Simplest Spring Charlotte

Oh Charlotte, you can be my pal any day.

Are you a “Charlotte”?  Or a “Samantha” or a “Miranda” or a “Carrie”?  Whichever Sex and the City character you most identify with, I’m sure you’ll enjoy this French-inspired delectation.  I’m tempted to say that this incarnation is akin to the far-off, several-times-removed, unrefined cousin of the regal original, but that doesn’t seem quite fair (though it may be somewhat accurate).  As simple as this dessert is (I’ve had it for breakfast, it’s got yogurt in it!), it still presents beautifully, and you’ll undoubtedly find yourself being the talk of the dinner party for serving up such an elegant-looking sweet treat.
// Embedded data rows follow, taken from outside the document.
Background: an optimization exercise with open tools, aiming at a short achievable clock period and few clock cycles per item. Do not read the settings as production practice.
At most, simulation tests tie the RTL to the original design; equivalence was not proved.
The clock port is modelled as an ideal driver; clocking choices that lean on that would not hold on a real chip.
Power figures rest on the tool's default switching activity, not on a simulated workload.

Design ex_stage, start of the top module:
module ex_stage (
	input  logic                                      clock,
	input  logic                                      reset,
	input  logic [2-1:0]                 issue_valid,
	input  logic [2*2-1:0]               issue_unit,
	input  logic [2*3-1:0]               issue_op,
	input  logic [2*32-1:0]        issue_a,
	input  logic [2*32-1:0]        issue_b,
	input  logic [2*5-1:0]    issue_rob,
	input  logic [2*6-1:0]     issue_pr,
	output logic [2-1:0]              complete_valid,
	output logic [2*5-1:0] complete_rob,
	output logic [2*6-1:0]  complete_pr,
	output logic [2*32-1:0]     complete_value,
	output logic [3-1:0]                    unit_busy
);
	localparam int NW  = 2;
	localparam int NS  = 2;
	localparam int XL  = 32;
	localparam int RB  = 5;
	localparam int PB  = 6;
	logic [NW-1:0]    v1_q;
	logic [NW-1:0]    mul1_q;
	logic [NW*3-1:0]  op1_q;
	logic [NW*XL-1:0] a1_q, b1_q;
	logic [NW*RB-1:0] rob1_q;
	logic [NW*PB-1:0] pr1_q;
	logic [3-1:0] busy_q;
	logic             msel;
	assign msel = issue_valid[1] && (issue_unit[3:2] == ex_pkg::UNIT_MULT);
	always_ff @(posedge clock) begin
		if (reset)
			v1_q <= '0;
		else
			v1_q <= issue_valid;
	end
	always_ff @(posedge clock)
		busy_q <= {3{reset}};
	always_ff @(posedge clock) begin
		for (int w = 0; w < NW; w++)
			mul1_q[w] <= issue_unit[w*2 +: 2] == ex_pkg::UNIT_MULT;
		op1_q  <= issue_op;
		a1_q   <= issue_a;
		b1_q   <= issue_b;
		rob1_q <= issue_rob;
		pr1_q  <= issue_pr;
	end
	assign unit_busy = busy_q;
	ex_pkg::xlen_t row_x, row_y;
	exec_mult mult_i (
		.clock(clock),
		.a(msel ? issue_a[XL +: XL] : issue_a[0 +: XL]),
		.b(msel ? issue_b[XL +: XL] : issue_b[0 +: XL]),
		.row_x(row_x), .row_y(row_y)
	);
	logic [NW*XL-1:0] lx, ly;
	logic [NW-1:0]    lc;
	logic [NS-1:0]    slot_valid;
	logic             swap;
	for (genvar w = 0; w < NW; w++) begin : g_alu
		exec_alu alu_i (
			.op(op1_q[w*3 +: 3]),
			.a(a1_q[w*XL +: XL]), .b(b1_q[w*XL +: XL]),
			.x(lx[w*XL +: XL]), .y(ly[w*XL +: XL]), .cin(lc[w])
		);
	end
	complete_arbiter arbiter_i (
		.lane_valid(v1_q), .lane_rob(rob1_q),
		.slot_valid(slot_valid), .swap(swap)
	);
	logic [NW*XL-1:0] lx2_q, ly2_q;
	logic [NW-1:0]    lc2_q;
	logic             swap2_q;
	logic [NS-1:0]    sv2_q;
	logic [NS-1:0]    smul2_q;
	logic [NS*RB-1:0] srob2_q;
	logic [NS*PB-1:0] spr2_q;
	always_ff @(posedge clock) begin
		if (reset)
			sv2_q <= '0;
  ...
clock: 6.5 ns
lec_check: 0
abc_clock_period_in_ps: 1500
cap_margin: 20
core_margin: 2
core_utilization: 65
cts_buf_list: sky130_fd_sc_hd__clkbuf_16
cts_cluster_diameter: 80
cts_cluster_size: 25
setup_slack_margin: 4.6
slew_margin: 20
tns_end_percent: 100
standard.sh (not shown) runs the stock make flow with config.mk's settings and CLKGATE_MAP_FILE= SYNTH_SCRIPT=/design/flow/synth_recipe.tcl, a recipe that flattens the netlist after the stock synthesis.
==> flow/flow/run.sh <==
#!/bin/bash
set -euo pipefail
here=$(pwd)
export POST_CTS_TCL=$here/flow/post_cts.tcl
bash standard.sh finish > $here/standard_flow.log 2>&1
==> flow/flow/post_cts.tcl <==
proc clk_collapse { maxport } {
  set block [ord::get_db_block]
  set cnet [$block findNet clock]
  while {1} {
    set loads {}
    foreach it [$cnet getITerms] { if {[$it isInputSignal]} { lappend loads $it } }
    set others [llength $loads]
    set best ""
    foreach it $loads {
      set inst [$it getInst]
      if {![string match "sky130_fd_sc_hd__clkbuf_*" [[$inst getMaster] getName]]} { continue }
      set n 0
      foreach o [[[$inst findITerm X] getNet] getITerms] { if {[$o isInputSignal]} { incr n } }
      if {$others - 1 + $n <= $maxport} { set best $inst; break }
    }
    if {$best eq ""} { break }
    set onet [[$best findITerm X] getNet]
    set sinks {}
    foreach o [$onet getITerms] { if {[$o isInputSignal]} { lappend sinks $o } }
    foreach o $sinks { $o disconnect; $o connect $cnet }
    puts "clk_collapse: removed [$best getName], the clock port now feeds [expr {$others - 1 + [llength $sinks]}] pins"
    [$best findITerm A] disconnect
    odb::dbInst_destroy $best
    odb::dbNet_destroy $onet
  }
}
clk_collapse 4
estimate_parasitics -placement
report_clock_latency
Testbench counts at the start, summed over its fixed seeds: cycles 2,459, items 4,800.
The true and original Charlotte is straight-up white gloves and tails fancy, made with crème pâtissière (a thick custard), ladyfingers (splendid little Milano-looking cookies, not the severed digits of a number of unfortunate and unsuspecting females), and all manner of seasonal fruity treasures.  As I said before, this version has been significantly relaxed from the original, however, it’s still altogether delectable.  We’ll be swapping out the crème pâtissière for plain Greek yogurt (you can use vanilla if you really want to, but it’s nice to have a bit of tartness to counteract the sweetness of the fruit and wafers), Nilla Wafers for the ladyfingers (silly Americans, you and your boxed cookies…), and canned apricots and fresh strawberries (or whatever other fruit you may desire).  Did I mention that this dish is crazy easy to assemble?  Truly, it is.  What say you to that!

Simplest Apricot Charlotte

Adapted from Lunch in Paris: A Love Story, with Recipes (BTW this is one of my new favorite summer reads)

Serves 6-8

Ingredients:

1 24 oz tub (about 3 cups) plain Greek yogurt (I prefer Chobani or Fred Meyer brand, but I used Greek Gods this time.  It’s got kind of an odd consistency in my opinion, so it’s not ideal, but it’s all I had at the time.)

1 16 oz can of halved apricots in heavy syrup

1 11 oz box of Nilla Wafers (You’ll likely not use them all for the recipe; I was just trying to account for the ones that will be snacked on while assembling this fruity delight.)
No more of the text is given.